È di queste ore la notizia che tra il 2008 e il 2016 la pubblica amministrazione ha perso 220mila unità di lavoro. La stima – contenuta nell’appena pubblicato Rapporto "Il Mercato del Lavoro: verso una lettura integrata", realizzato da ministero del Lavoro, Istat, Inps, Inail e Anpal – è stata associata, giustamente, al fatto che gli under 35 e gli over 50 sono ormai sempre più minacciati dallo spettro della disoccupazione. Tuttavia non contempla un dato fondamentale: la grande maggioranza di quei posti cancellati, quasi il 90%, riguarda la scuola, la quale a partire dal dimensionamento contenuto nella Legge 133 del 2008, firmata dall’allora Ministra dell’Istruzione Maria Stella Gelmini, si è vista spazzare via 4mila istituti scolastici e circa 200mila cattedre e unità lavorative Ata a supporto.
Marcello Pacifico, presidente nazionale Anief e segretario organizzativo Confedir, si sofferma proprio su questo dato: “La Scuola pubblica italiana, quella che tutti i Governi vogliono rilanciare salvo poi trattarla sistematicamente come bancomat per salvare i conti in rosso, ha pagato il prezzo più caro della spending review attuata nell’ultimo decennio: si sono ridotte di un terzo le scuole autonome e con loro le segreterie scolastiche, si è tagliato il tempo scuola in tutti i corsi. Senza dimenticare che con la Legge 169 del 2008 è stato anche abbandonato il modulo e pure il maestro specialistico alla primaria, ma anche effettuate diverse sottili operazioni sull’organizzazione scolastica finalizzate al mero risparmio e senza alcuna ricaduta didattica. Con la conseguente progressiva generalizzazione e riduzione degli apprendimenti”.
Il problema è che agli occhi dell’opinione pubblica sono altri i dati che risaltano: quelli, in particolare, che tra il 2008 e il 2016 nella scuola si sono effettuate 25mila assunzioni; l’anno dopo se ne sono aggiunte 16mila; nel 2010 altre 16.500; nel triennio 2011-2013, furono assunti a tempo indeterminato 67mila docenti e Ata; seguirono, nel 2014, altre 18mila assunzioni; poi, con il piano straordinario della Buona Scuola, ne arrivarono altre 87mila (inizialmente dovevano essere 150mila); l’anno successivo, nel 2016, seguirono altre 32mila immissioni in ruolo. E, per finire, le ulteriori 52mila della scorsa estate.
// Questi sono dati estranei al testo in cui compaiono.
## ATCONV
module  ATCONV(
	input		clk,
	input		reset,
	output 	    busy,	
	input		ready,	
	output reg	[11:0]	iaddr,
	input signed [12:0]	idata,
	output	reg 	cwr,
	output  reg	[11:0]	caddr_wr,
	output reg 	[12:0] 	cdata_wr,
	output	reg 	crd,
	output reg	[11:0] 	caddr_rd,
	input 	[12:0] 	cdata_rd,
	output reg 	csel
	);
Settings: LEC_CHECK=0, CAP_MARGIN=20, CORE_MARGIN=2, CORE_UTILIZATION=58, CTS_CLUSTER_DIAMETER=376, CTS_CLUSTER_SIZE=34, SETUP_SLACK_MARGIN=-0.61, SLEW_MARGIN=20, TNS_END_PERCENT=5; clock period 8.68 ns.
run.sh (not shown) runs the stock make flow with config.mk's settings and CLKGATE_MAP_FILE=.
The starting point ran to the end with no violations.
Then changed:
CORE_UTILIZATION = 33   (was 58)
CTS_CLUSTER_DIAMETER = not set   (was 376)
CTS_CLUSTER_SIZE = not set   (was 34)
SETUP_SLACK_MARGIN = not set   (was -0.61)
TNS_END_PERCENT = not set   (was 5)
clock period = 8.79 ns   (was 8.68 ns; I/O delays follow)
After rerunning: Cell area rose slightly. Via count fell slightly. Cell count rose by roughly a tenth. Utilization fell by 29 points. Worst setup slack gets worse by 67 ps. Wire length rose by a few percent. First-iteration DRC count fell by a quarter to a third.
Then changed:
CORE_UTILIZATION = 72   (was 33)
CTS_CLUSTER_SIZE = 60   (was not set)
PLACE_DENSITY_LB_ADDON = 0.26   (was not set)
clock period = 7.01 ns   (was 8.79 ns; I/O delays follow)
After rerunning: With this change the flow completed and failed the layout checks on setup timing. Worst setup slack got worse by 2100 ps. First-iteration DRC count came out higher to 5.4 times its value. Count of clock-buffer cells in the layout came out lower by 2.
Then changed:
PLACE_DENSITY = 0.35   (was not set)
PLACE_DENSITY_LB_ADDON = not set   (was 0.26)
SETUP_SLACK_MARGIN = 1.96   (was not set)
clock period = 7.37 ns   (was 7.01 ns; I/O delays follow)
Now the flow aborted during 5_1_grt (GRT-0232). Area after synthesis stays the same. Die area stays the same. Synthesized cell count stays the same.


Setup of run A:
Starting RTL as in the previous note.
Settings: LEC_CHECK=0, ABC_AREA=1, CAP_MARGIN=40, CORE_MARGIN=2, CORE_UTILIZATION=72, PLACE_DENSITY=0.88, SLEW_MARGIN=20; clock period 4.0 ns.
Run A is listed as incomplete: the tool reported an error in clock tree synthesis and the run ended there.
Input changes introduced in run B (baseline for comparison: run A):
# run A
export LEC_CHECK = 0
export ABC_AREA = 1
export CAP_MARGIN = 40
export CORE_MARGIN = 2
export CORE_UTILIZATION = 72
export PLACE_DENSITY = 0.88
export SLEW_MARGIN = 20
create_clock -name core_clock -period 4.0 [get_ports {clk}]
# run B
export LEC_CHECK = 0
export CAP_MARGIN = 20
export CORE_MARGIN = 2
export CORE_UTILIZATION = 72
export CTS_CLUSTER_SIZE = 60
export PLACE_DENSITY = 0.95
export SLEW_MARGIN = 20
export TNS_END_PERCENT = 5
create_clock -name core_clock -period 7.37 [get_ports {clk}]
Run B: it failed with a tool error in global routing, so there are no final results.
Relative to run A, routability congestion estimate has decreased by about 0.8% in run B.
Run B has synthesized net count below what run A had.
Synthesized area of run B is on par with run A.
Per the comparison of run B with run A, area fraction in and, or, nand and nor cells dropped 6.6 points; count of placed standard cells including taps went down; area share of xor/xnor cells in the synthesized design went up; chip area line of the yosys report closely matched the old numbers.
Changes in run C relative to run B:
# run B
export LEC_CHECK = 0
export CAP_MARGIN = 20
export CORE_MARGIN = 2
export CORE_UTILIZATION = 72
export CTS_CLUSTER_SIZE = 60
export PLACE_DENSITY = 0.95
export SLEW_MARGIN = 20
export TNS_END_PERCENT = 5
create_clock -name core_clock -period 7.37 [get_ports {clk}]
# run C
export LEC_CHECK = 0
export CAP_MARGIN = 20
export CORE_MARGIN = 2
export CORE_UTILIZATION = 50
export SETUP_SLACK_MARGIN = -0.61
export SLEW_MARGIN = 20
export TNS_END_PERCENT = 5
create_clock -name core_clock -period 8.68 [get_ports {clk}]
--- outcome ---
- Against run B, worst slack after detailed placement in run C came out better.
- Cell row count of run C exceeds that of run B by more than 10%.
- In the reports for run B and run C, the smaller global placement routability congestion belongs to run C.
- Overall chip area came out higher on run C than on run B.
- The flow did not stop early for run C: all stages ran, and the layout cleared the timing, design-rule and antenna checks.
- The estimated wirelength of the detail-placed design of run C falls short of that of run B by about 11%.
Changes in run D relative to run C:
# run C
export LEC_CHECK = 0
export CAP_MARGIN = 20
export CORE_MARGIN = 2
export CORE_UTILIZATION = 50
export SETUP_SLACK_MARGIN = -0.61
export SLEW_MARGIN = 20
export TNS_END_PERCENT = 5
create_clock -name core_clock -period 8.68 [get_ports {clk}]
# run D
export LEC_CHECK = 0
export ABC_AREA = 1
export CAP_MARGIN = 20
export CORE_MARGIN = 2
export CORE_UTILIZATION = 22
export SLEW_MARGIN = 20
create_clock -name core_clock -period 10.0 [get_ports {clk}]
[summary]
- For the data arrival time of the critical path, run D came in 640 ps higher than run C did.
- Run D vs. run C: share of the clock period used by the worst path decreased by 6.1 points relative to the old numbers; via count of the first global-routing pass shows an increase of 8.2%; first-pass GRT wire length picked up an extra about 8%; sequential share of layout area lost 0.70 points; clock distribution area overhead in the final layout decreased by 0.30 points relative to the old numbers.


== oak ==
ATCONV again, from the RTL that the note above started with.
==> flow/design.v (excerpt) <==
module  ATCONV(
	input		clk,
	input		reset,
	output 	    busy,	
	input		ready,	
	output reg	[11:0]	iaddr,
	input signed [12:0]	idata,
	output	reg 	cwr,
	output  reg	[11:0]	caddr_wr,
	output reg 	[12:0] 	cdata_wr,
	output	reg 	crd,
	output reg	[11:0] 	caddr_rd,
	input 	[12:0] 	cdata_rd,
	output reg 	csel
	);
	reg [2:0] cur_state, next_state;
	localparam IDLE = 3'd0;
	localparam READ_IMAGE = 3'd1;
	localparam WRITE_MEM0 = 3'd2;
	localparam READ_MEM0 = 3'd3;
	localparam WRITE_MEM1 = 3'd4;
	localparam FINISH = 3'd5;
	reg [5:0] col, row;
	reg [4:0] tempX_L0, tempY_L0;
	reg [3:0] cnt;
	wire [3:0] is_pad;
	assign is_pad[0] = (col < 6'd2);
	assign is_pad[1] = (col > 6'd61);
	assign is_pad[2] = (row < 6'd2);
	assign is_pad[3] = (row > 6'd61);
	assign busy = !(cur_state == FINISH || cur_state == IDLE);
    reg signed [12:0] kernal;
	reg signed [29:0] conv_sum;
	reg [12:0] max;
	always @(posedge clk or posedge reset) begin
		if(reset) cur_state <= IDLE; 
		else cur_state <= next_state;
	end
	always @(*) begin
		case(cur_state)
			IDLE: begin
				if(ready == 1'b1) next_state = READ_IMAGE;
				else next_state = IDLE;
			end
			READ_IMAGE: begin
				if(cnt == 4'd11) next_state = WRITE_MEM0;
				else next_state = READ_IMAGE;
			end
			WRITE_MEM0: begin
				if(row == 6'd63 && col == 6'd63) next_state = READ_MEM0;
				else next_state = READ_IMAGE;
			end
			READ_MEM0: begin
				if(cnt == 4'd5) next_state = WRITE_MEM1;
				else next_state = READ_MEM0;
			end
			WRITE_MEM1: begin
				if(row == 6'd62 && col == 6'd62) next_state = FINISH;
				else next_state = READ_MEM0;
			end
			FINISH: begin
				next_state = IDLE;
			end
			default: begin
				next_state = IDLE;
			end
		endcase
	end
	always @(posedge clk or posedge reset) begin
		if(reset) begin
			col <= 6'd0;
			row <= 6'd0;
			cnt <= 4'd0;
			tempX_L0 <= 5'd0;
			tempY_L0 <= 5'd0;
			csel <= 1'b0;
			cwr <= 1'b0;
  ...
Settings: LEC_CHECK=0, ABC_AREA=0, CAP_MARGIN=20, CELL_PAD_IN_SITES_GLOBAL_PLACEMENT=1, CORE_ASPECT_RATIO=0.84, CORE_MARGIN=2, CORE_UTILIZATION=22, CTS_CLUSTER_DIAMETER=245, GPL_ROUTABILITY_DRIVEN=0, MAX_ROUTING_LAYER=met4, MIN_ROUTING_LAYER=met2, SETUP_SLACK_MARGIN=1.37, SLEW_MARGIN=20, TNS_END_PERCENT=15; clock period 10.0 ns.
oak went all the way through the flow, and no timing, DRC or antenna check failed.
Relative to oak, the following input files were edited for pine:
- a change of MAX_ROUTING_LAYER from met4 to met5
- a change of CAP_MARGIN from 20 to 0
- an added PLACE_DENSITY_LB_ADDON of 0.27
[summary]
Of the two values seen for timing startpoint of the critical path, idata[9] was produced by oak and idata[6] by pine. Last element of the critical path = conv_sum[16]$_DFFE_PP_: pine; last element of the critical path = conv_sum[15]$_DFFE_PP_: oak. Of the two values seen for critical path's slowest cell, fa_1 was produced by pine and clkdlybuf4s50_1 by oak. As far as total die area goes, pine and oak are indistinguishable; the numbers are identical. Summary — non-clock buffer count, pine relative to oak: higher, by 4. Of oak and pine, the run reporting the lower maximum achievable frequency was pine.
Here is what was changed in the inputs of birch compared with pine.
- clearing TNS_END_PERCENT, which used to be 15
- swapping 0 for 20 in CAP_MARGIN
- swapping 22 for 40 in CORE_UTILIZATION
- clearing MAX_ROUTING_LAYER, which used to be met5
- clearing CORE_ASPECT_RATIO, which used to be 0.84
- clearing CELL_PAD_IN_SITES_GLOBAL_PLACEMENT, which used to be 1
- clearing MIN_ROUTING_LAYER, which used to be met2
- clearing CTS_CLUSTER_DIAMETER, which used to be 245
- clearing ABC_AREA, which used to be 0
- clearing PLACE_DENSITY_LB_ADDON, which used to be 0.27
- clearing SETUP_SLACK_MARGIN, which used to be 1.37
- clearing GPL_ROUTABILITY_DRIVEN, which used to be 0
## What came out
- On post-route worst hold slack, pine loses to birch.
- Between birch and pine, it is birch whose HPWL reported at the end of detailed placement is lower, by 16%.
- Note that the number of vias per cell recorded for pine amounts to 1.18 times the value seen in birch.
- pine vs birch, critical path's slowest cell: fa_1 vs clkdlybuf4s50_1
- [birch vs pine] met2 routed wirelength: lower in birch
“Sono dati oggettivi ma che vanno affiancati a quelli dei pensionamenti e dei tagli – continua il sindacalista autonomo – perché non basta dire che tra il 2008 e il 2016 sono stati assunti nella stessa scuola 314mila lavoratori. Chi conosce da vicino il comparto sa bene che tranne il potenziamento incluso nel piano straordinario della Legge 107/15, peraltro imposto dalle sentenze della curia europea sull’abuso di precariato in Italia, si è trattato di mero turn over. Perché altrimenti in organico non ci sarebbero oggi ancora quasi 100mila cattedre annuali, annualmente assegnate ai precari, e almeno 25mila posti liberi afferenti al personale Ata, anche questi destinati ad essere coperti con le supplenze annuali”.
“La verità – conclude il sindacalista Anief-Cisal- è che è stato un errore strategico gravissimo tagliare di un sesto gli organici del personale scolastico e di un quarto quello dei suoi dirigenti, più una bella fetta di formazione, con norme che avrebbero dovuto garantire il pareggio di bilancio ma che alla lunga hanno prodotto addirittura un incremento del debito pubblico”.